Il nostro giornale ha sempre scelto di impegnarsi sul fronte dell’analisi delle origini e delle cause dei divari socio-economici, su base territoriale, ancora persistenti fra il Nord e il Sud del Paese, dando voce ad un Mezzogiorno orgoglioso, efficiente e dinamico, che ha una storia antica, nobili tradizioni e tante potenzialità ed eccellenze. Lo facciamo, infatti, rappresentando le tante cose che anche qui funzionano, offrendo una narrazione diversa, rispetto agli stereotipi che siamo purtroppo abituati a sentire.

Così abbiamo fatto anche sul tema caldo attualmente in discussione in Parlamento con il disegno di legge sull’autonomia differenziata, a firma del Ministro Calderoli. Il dibattito politico in merito al ddl C. 1665 del Governo, recante “Disposizioni per l’attuazione dell’autonomia differenziata delle Regioni a statuto ordinario ai sensi dell’articolo 116, terzo comma, della Costituzione“, approvato dal Senato23 gennaio 2024, oramai è in corso da circa un anno. Presso la 1ª Commissione Affari Costituzionali della Camera dei Deputati da alcune settimane si è avviato un ciclo di audizioni che ha visto intervenire i più insigni costituzionalisti, economisti, ma anche Enti e organizzazioni sindacali e datoriali, Confindustria, Banca d’Italia e tanti altri.
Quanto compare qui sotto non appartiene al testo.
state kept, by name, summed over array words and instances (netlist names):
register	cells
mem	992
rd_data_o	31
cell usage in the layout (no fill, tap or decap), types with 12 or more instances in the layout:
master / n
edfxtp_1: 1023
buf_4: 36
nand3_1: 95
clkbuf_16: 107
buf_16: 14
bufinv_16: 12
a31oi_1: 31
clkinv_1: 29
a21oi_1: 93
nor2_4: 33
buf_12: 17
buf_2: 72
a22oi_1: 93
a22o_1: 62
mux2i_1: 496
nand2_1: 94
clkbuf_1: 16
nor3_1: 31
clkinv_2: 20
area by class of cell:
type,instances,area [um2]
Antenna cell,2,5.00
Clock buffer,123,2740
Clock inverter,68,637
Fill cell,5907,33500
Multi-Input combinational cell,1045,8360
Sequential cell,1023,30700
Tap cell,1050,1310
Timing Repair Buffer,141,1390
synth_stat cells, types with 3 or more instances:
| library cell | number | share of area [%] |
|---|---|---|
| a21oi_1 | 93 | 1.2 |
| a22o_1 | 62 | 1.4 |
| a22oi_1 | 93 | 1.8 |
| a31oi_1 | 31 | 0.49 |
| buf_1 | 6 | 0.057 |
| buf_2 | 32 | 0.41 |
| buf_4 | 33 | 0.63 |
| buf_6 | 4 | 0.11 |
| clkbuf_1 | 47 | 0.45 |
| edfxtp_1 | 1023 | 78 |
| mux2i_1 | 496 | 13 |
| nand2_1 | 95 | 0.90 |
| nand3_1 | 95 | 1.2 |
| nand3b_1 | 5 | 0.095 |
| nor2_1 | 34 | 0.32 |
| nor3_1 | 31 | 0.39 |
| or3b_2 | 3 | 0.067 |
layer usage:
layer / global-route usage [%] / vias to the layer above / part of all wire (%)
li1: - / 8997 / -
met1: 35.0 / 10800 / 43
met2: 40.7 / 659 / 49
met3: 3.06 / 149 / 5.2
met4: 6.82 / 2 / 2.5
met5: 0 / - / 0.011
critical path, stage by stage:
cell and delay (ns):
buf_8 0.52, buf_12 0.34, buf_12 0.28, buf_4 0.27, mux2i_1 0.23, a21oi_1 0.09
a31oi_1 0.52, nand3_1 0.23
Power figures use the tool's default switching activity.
### src/hw/rtl/adcr_pkg.sv
package adcr_pkg;

    localparam int NUM_CHANNELS = 16;
    localparam int RESULT_BITS  = 10;
    localparam int NREGS        = 23;
    localparam int LEVEL_W      = 18;
    localparam int COUNT_W      = 12;
    localparam int CH_W         = 4;
    localparam int OFS_W        = 5;

    typedef enum logic [1:0] {
        OP_READ  = 2'd0,
        OP_WRITE = 2'd1,
        OP_TICK  = 2'd2,
        OP_LEVEL = 2'd3
    } op_t;

    localparam logic [OFS_W-1:0] OFS_CTRLC    = 5'h02;
    localparam logic [OFS_W-1:0] OFS_MUXPOS   = 5'h06;
    localparam logic [OFS_W-1:0] OFS_HOLE_A   = 5'h07;
    localparam logic [OFS_W-1:0] OFS_COMMAND  = 5'h08;
    localparam logic [OFS_W-1:0] OFS_INTCTRL  = 5'h0A;
    localparam logic [OFS_W-1:0] OFS_INTFLAGS = 5'h0B;
    localparam logic [OFS_W-1:0] OFS_TEMP     = 5'h0D;
    localparam logic [OFS_W-1:0] OFS_HOLE_B   = 5'h0E;
    localparam logic [OFS_W-1:0] OFS_HOLE_C   = 5'h0F;
    localparam logic [OFS_W-1:0] OFS_RESL     = 5'h10;
    localparam logic [OFS_W-1:0] OFS_RESH     = 5'h11;
    localparam logic [OFS_W-1:0] OFS_WINLTL   = 5'h12;
    localparam logic [OFS_W-1:0] OFS_WINLTH   = 5'h13;
    localparam logic [OFS_W-1:0] OFS_WINHTL   = 5'h14;
    localparam logic [OFS_W-1:0] OFS_WINHTH   = 5'h15;

    localparam logic [4:0] MUX_FULL = 5'h1C;
    localparam logic [4:0] MUX_HALF = 5'h1E;

    localparam logic signed [LEVEL_W-1:0] FULL_SCALE = 18'sd65536;
    localparam logic signed [LEVEL_W-1:0] HALF_SCALE = 18'sd32768;

    typedef struct packed {
        op_t                       operation;
        logic [OFS_W-1:0]          reg_offset;
        logic [7:0]                write_data;
        logic [CH_W-1:0]           channel;
        logic signed [LEVEL_W-1:0] level;
    } item_t;

    typedef struct packed {
        logic [7:0] read_data;
        logic       bad_offset;
        logic       irq_withdraw;
        logic       conversion_done;
    } result_t;

    // Countdown for prescale P = 2 << code: P/2 + 2 + 13*P = (27 << code) + 2.
    function automatic logic [COUNT_W-1:0] countdown_load(input logic [2:0] code);
        return (COUNT_W'(27) << code) + COUNT_W'(2);
    endfunction

    function automatic logic [RESULT_BITS-1:0] quantize(
        input logic signed [LEVEL_W-1:0] lv
    );
        logic [RESULT_BITS-1:0] q;
        if (lv >= FULL_SCALE) begin
            q = '1;
        end
        else if (lv <= 18'sd0) begin
            q = '0;
        end
        else begin
            q = lv[15 -: RESULT_BITS];
        end
        return q;
    endfunction

endpackage

### src/hw/rtl/adcr_in_stage.sv
module adcr_in_stage
    import adcr_pkg::*;
(
    input  logic  clk,
    input  logic  rst_n,
    input  logic  in_valid,
    output logic  in_ready,
    input  item_t in_item,
    output logic  item_valid,
    input  logic  item_take,
    output item_t item
);

    logic  valid_reg;
    logic  valid_next;
    item_t item_reg;

    assign in_ready   = !valid_reg || item_take;
    assign valid_next = (in_valid && in_ready) || (valid_reg && !item_take);

    always_ff @(posedge clk or negedge rst_n)
    begin
        if (!rst_n)
        begin
            valid_reg <= 1'b0;
        end
        else
        begin
            valid_reg <= valid_next;
        end
    end

    always_ff @(posedge clk)
    begin
        if (in_valid && in_ready)
        begin
            item_reg <= in_item;
        end
    end

    assign item_valid = valid_reg;
    assign item       = item_reg;

endmodule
In molti casi sono state assunte precise posizioni in merito al progetto di riforma, se non apertamente contrarie, quantomeno dubbiose circa l’utilità di riorganizzare in questo modo i rapporti fra lo Stato centrale e le Regioni.  La discussione rimane vivace e la posizione del Governo, attraverso quella del Ministro delle autonomie Calderoli, appare ancora intransigente.

Dalla riforma del Titolo V alle intese del 2018

Vero è che, con la riforma del 2001 del Titolo V° della Costituzione e poi con l’approvazione nel 2018 delle Intese delle Regioni Lombardia, Veneto ed Emilia Romagna, rispetto alle previsioni dei padri costituenti, si era già aperta una prospettiva diversa, in ordine alle modalità di instaurare il rapporto tra Stato e Regioni. L’attuale proposta di autonomia differenziata, nei termini ipotizzati dal disegno di legge, secondo la maggioranza dei costituzionalisti appare – tuttavia – andare ben oltre le previsioni ed il perimetro di legittimità costituzionale, rischiando seriamente di compromettere la coesione nazionale ed il futuro stesso del nostro Paese. Questo lo si capisce analizzando più compiutamente l’articolato del ddl Calderoli.
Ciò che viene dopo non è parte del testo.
<file path="src/mavg_pkg.sv">
// Shared types and constants for the moving average with gain block.
`timescale 1ns / 1ps
`default_nettype none

package mavg_pkg;

  // Fixed field widths
  localparam int WL_W   = 7;   // window_length register
  localparam int GAIN_W = 16;  // gain register, signed Q8.8
  localparam int DATA_W = 16;  // configuration write data
  localparam int OUT_W  = 24;  // smoothed result
  localparam int IDX_W  = 1;   // configuration register index

  // Result clipping limits
  localparam int OUT_MAX     = 8388607;
  localparam int OUT_MIN_MAG = 8388608;

  // Register reset values
  localparam int WL_RESET   = 1;
  localparam int GAIN_RESET = 256;

  // Configuration register indexes
  localparam logic [IDX_W-1:0] REG_WINDOW_LENGTH = 1'd0;
  localparam logic [IDX_W-1:0] REG_GAIN          = 1'd1;

  // Sequencer states
  typedef enum logic [2:0] {
    ST_IDLE,
    ST_DROP_CHK,
    ST_DROP_SUB,
    ST_WRITE,
    ST_MUL,
    ST_PREP,
    ST_DIV,
    ST_DONE
  } mavg_state_t;

endpackage

`default_nettype wire

</file>
<file path="src/moving_average_with_gain_unit.sv">
// Moving average with gain: ring buffer, running sum, multiply and iterative divide.
// Per accepted sample it drops the oldest held samples while the window is full,
//   writes the new sample, multiplies the running sum by the gain and runs a restoring
//   divider that produces one quotient bit a cycle, dividing by the number of held samples.
// The sample channel stalls while an item is in work; a finished result waits in the
//   output register while the next sample is taken.
// Reset (rst, synchronous): window empty, window_length = 1, gain = 1.0, no result pending.
`timescale 1ns / 1ps
`default_nettype none

module moving_average_with_gain_unit #(
  parameter int WINDOW_MAX  = 64,
  parameter int SAMPLE_BITS = 16
) (
  input  wire                               clk,
  input  wire                               rst,
  // configuration write port
  input  wire                               write_enable,
  input  wire  [mavg_pkg::IDX_W-1:0]        register_index,
  input  wire  [mavg_pkg::DATA_W-1:0]       write_data,
  // sample channel
  input  wire                               sample_valid,
  output logic                              sample_stall,
  input  wire  signed [SAMPLE_BITS-1:0]     sample,
  input  wire                               restart,
  // result channel
  output logic                              result_valid,
  input  wire                               result_stall,
  output logic signed [mavg_pkg::OUT_W-1:0] smoothed,
  output logic                              saturated
);

  import mavg_pkg::*;

  localparam int FILL_W = $clog2(WINDOW_MAX + 1);
  localparam int SLOT_W = $clog2(WINDOW_MAX);
  localparam int OLD_W  = $clog2(2 * WINDOW_MAX);
  localparam int SUM_W  = SAMPLE_BITS + FILL_W;
  localparam int P_W    = SUM_W + GAIN_W;
  localparam int D_W    = P_W + 1;
  localparam int Q_W    = SAMPLE_BITS + 7;
  localparam int R_W    = FILL_W + 9;
  localparam int CNT_W  = $clog2(Q_W);
  localparam int CW     = (FILL_W > WL_W) ? FILL_W : WL_W;
  localparam int CMP_W  = (Q_W > OUT_W + 1) ? Q_W : OUT_W + 1;

  // Configuration registers
  logic [WL_W-1:0]          window_length;
  logic signed [GAIN_W-1:0] gain;

  // Sequencer and datapath registers
  mavg_state_t              state, state_next;
  logic signed [SAMPLE_BITS-1:0] sample_reg;
  logic signed [SAMPLE_BITS-1:0] hist_rdata;
  logic signed [SUM_W-1:0]  running_sum;
  logic [FILL_W-1:0]        fill_count;
  logic [SLOT_W-1:0]        write_slot;
  logic signed [P_W-1:0]    prod;
  logic                     neg;
  logic [R_W-1:0]           rem;
  logic [Q_W-1:0]           quo;
  logic [CNT_W-1:0]         div_count;

  // Sample history ring
  logic [SAMPLE_BITS-1:0]   hist [WINDOW_MAX];

  // Combinational helpers
  logic                     accept;
  logic                     out_free;
  logic [CW-1:0]            wl_ext;
  logic [CW-1:0]            win_c;
  logic [FILL_W-1:0]        win;
  logic                     need_drop;
  logic [OLD_W-1:0]         old_raw;
  logic [OLD_W-1:0]         old_mod;
  logic [SLOT_W-1:0]        oldest;
  logic signed [SUM_W-1:0]  addend;
  logic [P_W-1:0]           mag;
  logic [D_W-1:0]           dividend;
  logic [R_W-1:0]           den;
  logic [R_W-1:0]           trial;
  logic                     trial_ge;
  logic [CMP_W-1:0]         q_ext;
  logic [CMP_W-1:0]         q_clip;
  logic [CMP_W-1:0]         q_signed;
  logic                     clip;

  assign accept   = sample_valid && !sample_stall;
  assign out_free = !result_valid || !result_stall;

  // Clamp the window length into 1..WINDOW_MAX
  always_comb begin
    wl_ext = CW'(window_length);
    if (wl_ext == '0) begin
      win_c = CW'(1);
    end else if (wl_ext > CW'(WINDOW_MAX)) begin
      win_c = CW'(WINDOW_MAX);
    end else begin
      win_c = wl_ext;
    end
    win = FILL_W'(win_c);
  end

  assign need_drop = (fill_count >= win) && (fill_count != '0);

  // Locate the oldest held sample: write_slot - fill_count, modulo the ring depth
  always_comb begin
    old_raw = OLD_W'(write_slot) + OLD_W'(WINDOW_MAX) - OLD_W'(fill_count);
    old_mod = (old_raw >= OLD_W'(WINDOW_MAX)) ? old_raw - OLD_W'(WINDOW_MAX) : old_raw;
    oldest  = old_mod[SLOT_W-1:0];
  end

  // Shared adder operand: subtract the oldest sample or add the new one
  assign addend = (state == ST_DROP_SUB) ? -SUM_W'(hist_rdata) : SUM_W'(sample_reg);

  // Magnitude of the product plus half the divisor for rounding
  always_comb begin
    mag      = prod[P_W-1] ? (~P_W'(prod) + P_W'(1)) : P_W'(prod);
    dividend = {1'b0, mag} + D_W'({fill_count, 7'b0});
  end

  // One restoring divide step
  always_comb begin
    den      = R_W'({fill_count, 8'b0});
    trial    = {rem[R_W-2:0], quo[Q_W-1]};
    trial_ge = (trial >= den);
  end

  // Clip and apply the sign
  always_comb begin
    q_ext = CMP_W'(quo);
    clip  = 1'b0;
    q_clip = q_ext;
    if (!neg && (q_ext > CMP_W'(OUT_MAX))) begin
      q_clip = CMP_W'(OUT_MAX);
      clip   = 1'b1;
    end else if (neg && (q_ext > CMP_W'(OUT_MIN_MAG))) begin
      q_clip = CMP_W'(OUT_MIN_MAG);
      clip   = 1'b1;
    end
    q_signed = neg ? (~q_clip + CMP_W'(1)) : q_clip;
  end

  // Configuration writes
  always_ff @(posedge clk) begin
    if (rst) begin
      window_length <= WL_W'(WL_RESET);
      gain          <= GAIN_W'(GAIN_RESET);
    end else if (write_enable) begin
      if (register_index == REG_WINDOW_LENGTH) begin
        window_length <= write_data[WL_W-1:0];
      end
      if (register_index == REG_GAIN) begin
        gain <= write_data[GAIN_W-1:0];
      end
    end
  end

  // State register
  always_ff @(posedge clk) begin
    if (rst) begin
      state <= ST_IDLE;
    end else begin
      state <= state_next;
    end
  end

  // Next state and channel stall
  always_comb begin
    state_next   = state;
    sample_stall = (state != ST_IDLE);
    unique case (state)
      ST_IDLE: begin
        if (accept) state_next = ST_DROP_CHK;
      end
      ST_DROP_CHK: begin
        state_next = need_drop ? ST_DROP_SUB : ST_WRITE;
      end
      ST_DROP_SUB: state_next = ST_DROP_CHK;
      ST_WRITE:    state_next = ST_MUL;
      ST_MUL:      state_next = ST_PREP;
      ST_PREP:     state_next = ST_DIV;
      ST_DIV: begin
        if (div_count == '0) state_next = ST_DONE;
      end
      ST_DONE: begin
        if (out_free) state_next = ST_IDLE;
      end
      default: state_next = ST_IDLE;
    endcase
  end

  // Window state: running sum, fill count, write slot
  always_ff @(posedge clk) begin
    if (rst) begin
      running_sum <= '0;
      fill_count  <= '0;
      write_slot  <= '0;
    end else begin
      unique case (state)
        ST_IDLE: begin
          if (accept && restart) begin
            running_sum <= '0;
            fill_count  <= '0;
            write_slot  <= '0;
          end
        end
        ST_DROP_SUB: begin
          running_sum <= running_sum + addend;
          fill_count  <= fill_count - FILL_W'(1);
        end
        ST_WRITE: begin
          running_sum <= running_sum + addend;
          fill_count  <= fill_count + FILL_W'(1);
          write_slot  <= (write_slot == SLOT_W'(WINDOW_MAX - 1)) ?
                         '0 : write_slot + SLOT_W'(1);
        end
        default: begin
        end
      endcase
    end
  end

  // History ring: write the new sample, read the oldest one
  always_ff @(posedge clk) begin
    if (state == ST_WRITE) begin
      hist[write_slot] <= sample_reg;
    end
    if (state == ST_DROP_CHK) begin
      hist_rdata <= hist[oldest];
    end
  end

  // Product, divider and sample holding registers
  always_ff @(posedge clk) begin
    unique case (state)
      ST_IDLE: begin
        if (accept) sample_reg <= sample;
      end
      ST_MUL: begin
        prod <= running_sum * gain;
      end
      ST_PREP: begin
        neg       <= prod[P_W-1];
        rem       <= dividend[Q_W +: R_W];
        quo       <= dividend[Q_W-1:0];
        div_count <= CNT_W'(Q_W - 1);
      end
      ST_DIV: begin
        rem       <= trial_ge ? trial - den : trial;
        quo       <= {quo[Q_W-2:0], trial_ge};
        div_count <= div_count - CNT_W'(1);
      end
      default: begin
      end
    endcase
  end

  // Output register: hold the result until the transaction completes
  always_ff @(posedge clk) begin
    if (rst) begin
      result_valid <= 1'b0;
    end else if (state == ST_DONE && out_free) begin
      result_valid <= 1'b1;
    end else if (!result_stall) begin
      result_valid <= 1'b0;
    end
  end

  always_ff @(posedge clk) begin
    if (state == ST_DONE && out_free) begin
      smoothed  <= q_signed[OUT_W-1:0];
      saturated <= clip;
    end
  end

  // Checks on the sequencer and window bookkeeping
  a_fill_bound: assert property (@(posedge clk) disable iff (rst)
    fill_count <= FILL_W'(WINDOW_MAX))
    else $error("fill count exceeds ring depth");

  a_restart_clears: assert property (@(posedge clk) disable iff (rst)
    (accept && restart) |=> (fill_count == '0 && running_sum == '0 && write_slot == '0))
    else $error("restart did not empty the window");

  a_write_in_window: assert property (@(posedge clk) disable iff (rst)
    (state == ST_WRITE) |=> (fill_count == $past(fill_count) + FILL_W'(1) &&
                             fill_count <= win))
    else $error("window overfilled after sample write");

  a_div_done: assert property (@(posedge clk) disable iff (rst)
    (state == ST_DIV && div_count == '0) |=> (state == ST_DONE))
    else $error("divider did not finish on its last step");

  a_sat_value: assert property (@(posedge clk) disable iff (rst)
    (result_valid && saturated) |->
      (smoothed == OUT_W'(OUT_MAX) || smoothed == OUT_W'(OUT_MIN_MAG)))
    else $error("clipped result is not a limit value");

endmodule

`default_nettype wire
</file>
Il DDL Calderoli sull’Autonomia differenziata

Già il  primo articolo del disegno di legge 1665, che ne indica le finalità, al primo comma, quasi a voler rassicurare tutti coloro che manifestano dubbi e perplessità, precisa che la legge intende rispettare l’unità nazionale nonché i principi di  autonomia e decentramento amministrativo.

Tutte queste solenni rassicurazioni preliminari, sulla salvaguardia della coesione e dell’unità nazionali e sul rispetto del dettato costituzionale, appaiono –  invero – piuttosto declamate per celare una profonda riorganizzazione dei rapporti fra Stato e Regioni che si intende proporre con la legge, potenzialmente idonea a contraddire quanto invece nell’incipit serenamente affermato.  

Ogni spinta verso un accelerato decentramento asimmetrico di funzioni, proposto in tempi e con intensità diversa dalle regioni, non può che impattare sulla capacità dello Stato centrale di garantire coesione ed equità territoriale.

Continuando ad esaminare l’articolato del disegno di legge si nota come il comma 2 dell’art.1 si affretti poi a precisare che l’attribuzione di funzioni relative alle ulteriori forme e condizioni particolari di autonomia di cui all’art.116, terzo comma della Costituzione, relative a materie o ambiti di materie riferibili ai diritti civili e sociali è consentita subordinatamente alla determinazione dei relativi livelli essenziali delle prestazioni (LEP). Le materie a cui fa riferimento il terzo comma dell’art.116 sono tutte quelle della potestà legislativa concorrente, di cui al terzo comma dell’art.117, in numero di 20, e tre delle materie della potestà legislativa esclusiva dello Stato, elencate all’art.117, secondo comma.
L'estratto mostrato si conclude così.